Tuning specific loss power of CoFe2O4 nanoparticles by changing surfactant concentration in a combined co-precipitation and thermal decomposition method

Abstract

New synthetic approaches of nanoparticles (NPs) can be used for magnetic hyperthermia, destroying malignant cells without damaging healthy tissues. Here, a combination of co-precipitation and thermal decomposition techniques was employed to synthesize monodisperse CoFe2O4 NPs. A mixture of oleylamine and oleic acid with different concentrations was utilized as a surfactant, significantly changing magnetic, morphological and structural properties of the NPs.
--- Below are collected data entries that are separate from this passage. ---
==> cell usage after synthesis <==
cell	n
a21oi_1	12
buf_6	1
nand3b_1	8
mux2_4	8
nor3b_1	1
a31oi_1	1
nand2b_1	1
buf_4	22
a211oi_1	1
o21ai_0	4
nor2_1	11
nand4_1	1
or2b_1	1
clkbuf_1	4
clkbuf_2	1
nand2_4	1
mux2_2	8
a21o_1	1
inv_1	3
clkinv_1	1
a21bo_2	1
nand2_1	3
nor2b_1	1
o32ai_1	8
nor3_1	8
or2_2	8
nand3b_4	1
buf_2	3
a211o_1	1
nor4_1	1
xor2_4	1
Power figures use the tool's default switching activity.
--- src/dcache_tag_pkg.sv ---
// Shared address, operation and request/response types for the data cache tag pipeline
`default_nettype none

package dcache_tag_pkg;

    // ##################################################################
    // Address
    // ##################################################################

    localparam int ADDR_W = 32;                 // Core byte address width

    typedef logic [ADDR_W-1:0] addr_t;          // Byte address

    // ##################################################################
    // Request and response
    // ##################################################################

    // Operation carried with each request
    typedef enum logic [1:0] {
        op_lookup    = 2'd0,                    // Probe only
        op_fill      = 2'd1,                    // Probe, allocate on miss
        op_clear_set = 2'd2                     // Invalidate every way of the set
    } dtag_op_e;

    // Request as presented at the top and carried down the pipe
    typedef struct packed {
        dtag_op_e op;
        addr_t    addr;
    } dtag_req_t;

    // Registered result of stage 2, way travels beside it one-hot
    typedef struct packed {
        logic  hit;                             // Tag matched a valid way
        logic  filled;                          // Miss allocated a new line
        addr_t addr;                            // Echo of request address
    } dtag_resp_t;

endpackage

`default_nettype wire

--- src/dtag_check_stage.sv ---
// Stage 2 of the tag pipeline, resolves hit with fill forwarding, allocates and registers result
`default_nettype none

module dtag_check_stage import dcache_tag_pkg::*; #(
    parameter int WAYS     = 4,
    parameter int LINES    = 64,
    parameter int OFFSET_W = 5
) (
    input  logic            clk,
    input  logic            rst,

    input  logic            s2_valid,
    input  dtag_req_t       s2_req,
    input  logic [WAYS-1:0] tag_hit_way,        // Raw bank compare
    input  logic [WAYS-1:0] victim_way,

    output logic            update,             // Allocation write this cycle
    output logic [WAYS-1:0] update_way,
    output logic            allocate,           // Advance victim pointer

    output logic            resp_valid,
    output dtag_resp_t      resp,
    output logic [WAYS-1:0] resp_way
);

    localparam int LINE_W = $clog2(LINES);
    localparam int TAG_W  = ADDR_W - LINE_W - OFFSET_W;

    typedef logic [LINE_W-1:0] line_t;
    typedef logic [TAG_W-1:0]  tag_t;

    line_t           s2_line;
    tag_t            s2_tag;
    line_t           fill_line;                 // Previous cycle's fill
    tag_t            fill_tag;
    logic [WAYS-1:0] fill_way;
    logic            fill_valid;
    logic            same_set;
    logic            same_line;
    logic            is_fill;
    logic            is_clear;
    logic            hit;
    logic [WAYS-1:0] bank_way;
    logic [WAYS-1:0] hit_way;

    assign s2_line  = s2_req.addr[OFFSET_W +: LINE_W];
    assign s2_tag   = s2_req.addr[ADDR_W-1 -: TAG_W];
    assign is_fill  = (s2_req.op == op_fill);
    assign is_clear = (s2_req.op == op_clear_set);

    // ##################################################################
    // Hit resolution
    // ##################################################################

    // Banks were read before the last fill landed, patch that way
    assign same_set  = fill_valid & (fill_line == s2_line);
    assign same_line = same_set & (fill_tag == s2_tag);
    assign bank_way  = same_set ? (tag_hit_way & ~fill_way) : tag_hit_way;  // Evicted line
    assign hit_way   = is_clear ? '0 : (same_line ? fill_way : bank_way);
    assign hit       = |hit_way;

    assign update     = s2_valid & is_fill & ~hit;
    assign update_way = victim_way;
    assign allocate   = update;

    // Forwarding record
    always_ff @(posedge clk) begin
        if (rst)
            fill_valid <= 1'b0;
        else
            fill_valid <= update;
    end

    always_ff @(posedge clk) begin
        if (update) begin
            fill_line <= s2_line;
            fill_tag  <= s2_tag;
            fill_way  <= victim_way;
        end
    end

    // ##################################################################
    // Response
    // ##################################################################

    always_ff @(posedge clk) begin
        if (rst)
            resp_valid <= 1'b0;
        else
            resp_valid <= s2_valid;
    end

    always_ff @(posedge clk) begin
        resp.hit    <= hit;
        resp.filled <= update;
        resp.addr   <= s2_req.addr;
        resp_way    <= update ? victim_way : hit_way;  // Zero on plain miss
    end

    // Bank contents plus forwarding must never name two ways for one tag
    assert property (@(posedge clk) disable iff (rst) s2_valid |-> $onehot0(hit_way))
        else $error("dtag_check_stage: multiple ways hit %b", hit_way);

endmodule

`default_nettype wire

--- config.mk ---
export PLATFORM = sky130hd
export DESIGN_NAME = dtag_check_stage
export DESIGN_NICKNAME = d
export VERILOG_FILES = /design/src/dcache_tag_pkg.sv /design/src/dtag_check_stage.sv
export SDC_FILE = /design/constraint.sdc
export NUM_CORES = 1
export LEC_CHECK = 0
export BUFFER_PORTS_ARGS = -buffer_cell sky130_fd_sc_hd__buf_2
export CORE_MARGIN = 5
export CORE_UTILIZATION = 40
export CTS_BUF_LIST = sky130_fd_sc_hd__clkbuf_4
export CTS_CLUSTER_DIAMETER = 40
export DETAILED_ROUTE_END_ITERATION = 7
export GPL_TIMING_DRIVEN = 0
export PLACE_DENSITY = 0.78
export SYNTH_ARGS = -nofsm -noshare
export SYNTH_HDL_FRONTEND = slang
export SYNTH_SLANG_ARGS = --single-unit
--- constraint.sdc ---
create_clock -name clk -period 8 [get_ports clk]
set_input_delay 0.8 -clock clk [delete_from_list [all_inputs] [get_ports clk]]
set_output_delay 0.8 -clock clk [all_outputs]
set_load 0.1 [all_outputs]
==> results.toml <==
[global_routing]
grt_util_all_layers_pct = 13.3
antenna_found_initial = 0
overflow = 0
use_met1_pct = 16.6
grt_util_met2_pct = 19.7
gr-max-usage-layer = "met2"
grt_max_degree = 35
grt_pass1_wl_um = 7520
grt_pass1_vias = 1614
grtUsageMet3_pct = 5.01

[cts]
h-tree-depth = 3
cts_hold_buf = 0
root_buffer = "clkbuf_4"
clkLatencyLatePin_ns = 0.40
cts_made_buffers = 9
post_cts_buffers = 0
cts_sinks = 71
path_clk_slew_ns = 0.10
cts_tree = "built"
cts_resized = 0
clk_path_buf_depth = 2

[yosys]
yosysTopAreaCellShare_pct = 38.7
synth_area_um2 = 2400
yosys_register_bits = 71
ys_types = 31
syn_inst = 156
ys_seq_area_share_pct = 72.0
ys.warnings.count = 0
yosysTopAreaCell = "edfxtp_1"
synth_nets = 201
ys_top_cells_by_area = "edfxtp_1, dfxtp_1, xor2_1, xnor2_1, nor4_4"
avgSynthCellArea_um2 = 15.4

[route]
via_per_inst = 4.54
vias = 1527
drc = 0
first_pass_iters = 4
ant_nets = 0
wl_per_cell_um = 13.7
routed_wirelength_um = 4610
drt_first_iter_violations = 80

[placed_design]
port_buffers = 89
place.gp.congestion = 0.825
dp_hpwl_um = 3440

[layout]
diodes = 0
layout.nets = 301
nFillCells = 522
syn_to_final_growth_pct = 29.4
drive_gt1_share_pct = 47.1

[floorplanning]
io_pins = 90
initial_core_util_pct = 40.8
die_area_um2 = 7660
rows = 28
core-area_um2 = 5890
die_h_um = 87.5
dieWidth_um = 87.5

[power_and_ir_drop]
power_density_nw_per_um2 = 251
p_leak_nw = 1.33
peakVddDrop_uv = 118
power_uw = 780

[outcome]
status = "completed"

[critical_path]
required_ns = 7.20
start_kind = "input port"
cp_max_fo = 34
cp_data_arrival_time_ns = 3.87
end_kind = "output port"
worstSetupPathType = "input port to output port"

[timing]
finClkSkew_ns = 0.0106
final-setup-viol-count = 0
max_freq_mhz = 214
tightest_slew_ns = 0.965
post-route-min-period_ns = 4.67
drv_slew = 0
setup_tns_ns = 0
relSlewSlack_pct = 35.5
finalHoldViolCount = 0
grt_setup_unrepaired = "no"
fin_crit_sh_pct = 58.3

[min_path]
hold_path.class = "input port to flip-flop"

[flow_run]
max-cap-violations = 0
-- metrics by stage --
| stage | util (%) | area (um^2) | hold slack [ns] | setup slack, ns | instances |
|---|---|---|---|---|---|
| floorplan | - | 2400 | 0.606 | 1.87 | 156 |
| global route | 52.8 | 3110 | 0.459 | 3.10 | 336 |
| detailed placement | 50.1 | 2950 | 0.653 | 3.30 | 320 |
| global placement | 50.0 | 2940 | 0.655 | 1.99 | 320 |
| finish | 52.8 | 3110 | 0.496 | 3.33 | 336 |
| CTS | 52.8 | 3110 | 0.469 | 3.29 | 336 |
-- kinds of logic after synthesis --
logic type	count (synthesis)	share of synthesized area, %
simple gates	26	8.49
flops	71	72.0
buf+inv	14	2.97
compound gates	14	5.00
xor+xnor	27	9.84
mux	4	1.67
-- final timing paths --
| path | start | to | slack [ns] | depth (start not counted) |
|---|---|---|---|---|
| worst min-delay path | s2_req[2] | resp[2] | 0.50 | 1 |
| worst min register to register | fill_way[2] | resp_way[2] | 0.68 | 2 |
| worst max register to register | fill_line[5] | fill_tag[10] | 4.94 | 6 |
| worst max-delay path | s2_req[10] | update | 3.33 | 9 |
-- worst max-delay path: stages --
cell	delay, ns
buf_2	0.12
xnor2_1	0.19
nand4_2	0.24
or4_4	0.63
nor4_4	0.28
o21ai_2	0.17
nor2_4	0.76
buf_4	0.23
buf_2	0.42
-- state kept, by name, summed over array words and instances (netlist names) --
signal,flops
fill_line,6
fill_tag,21
fill_valid,1
fill_way,4
resp,34
resp_valid,1
resp_way,4
-- cell usage after synthesis, drive strengths merged --
library cell,number
and2,1
o32ai,2
inv,8
nand2b,1
buf,5
a311o,2
xnor2,12
xor2,15
a211oi,2
nor2,2
o21ai,1
nand4,3
o31a,4
dfxtp,40
nor4,8
nor3,3
nand3,1
edfxtp,31
clkbuf,1
or4,1
nor2b,1
and4,1
o22ai,3
and2b,1
nand2,3
mux2i,4
-- report_power, final --
group          internal (mW)  switching, mW  leakage (nW)
Clock                  0.137          0.117        0.0913
Sequential             0.390        0.00302         0.616
Combinational         0.0253          0.108         0.622
-- layout make-up --
| cell class | count | area (um^2) | share of cell area [%] |
|---|---|---|---|
| Multi-Input combinational cell | 71 | 608 | 19.5 |
| Tap cell | 75 | 93.8 | 3.02 |
| Sequential cell | 71 | 1730 | 55.7 |
| Clock inverter | 4 | 70.1 | 2.25 |
| Inverter | 8 | 30.0 | 0.965 |
| Buffer | 6 | 41.3 | 1.33 |
| Timing Repair Buffer | 89 | 445 | 14.3 |
| Clock buffer | 12 | 90.1 | 2.90 |
-- metal layers --
metal / up-vias / part of all wire, %
met3: 7 / 8.8
met1: 696 / 44
met5: - / 0
li1: 761 / -
met4: 0 / 1.7
met2: 63 / 45
-- cells in the final DEF (no fill, tap or decap), types with 2 or more instances in the layout --
| cell type | synthesis | routed |
|---|---|---|
| a211oi_1 | 2 | 2 |
| xor2_1 | 15 | 15 |
| o31a_2 | 4 | 4 |
| mux2i_1 | 4 | 4 |
| buf_2 | 0 | 89 |
| a311o_1 | 2 | 2 |
| nor4_4 | 2 | 2 |
| edfxtp_1 | 31 | 31 |
| nand2_1 | 2 | 2 |
| inv_1 | 8 | 8 |
| clkbuf_4 | 0 | 12 |
| bufinv_16 | 0 | 2 |
| nor3_1 | 2 | 2 |
| clkinv_2 | 0 | 2 |
| xnor2_1 | 12 | 12 |
| dfxtp_1 | 40 | 40 |
| buf_4 | 5 | 5 |
| nand4_1 | 2 | 2 |
| o32ai_1 | 2 | 2 |
| nor4_1 | 5 | 5 |
| o22ai_1 | 3 | 3 |
(Power assumes the default switching activity.)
Increasing the surfactant concentration from 1 to 7.5 mmol resulted in maximum and minimum coercivity and saturation magnetization of 420.0 Oe 73.6 emu/g, and 67.2 Oe and 48.3 emu/g, respectively, arising from the prevention of agglomeration and reduction in crystallite size. The first-order reversal curve analysis was employed to clarify the role of the surfactant in magnetic distributions and detailed characteristics. The specific loss power of the NPs was found to be tuned for the different surfactant concentrations, achieving a maximum of 268.5 W/g at 7.5 mmol for CoFe2O4 NPs with enhanced superparamagnetic contribution in Néel and Brownian mechanisms. MTT assay of the NPs was also carried out, indicating their low cytotoxicity.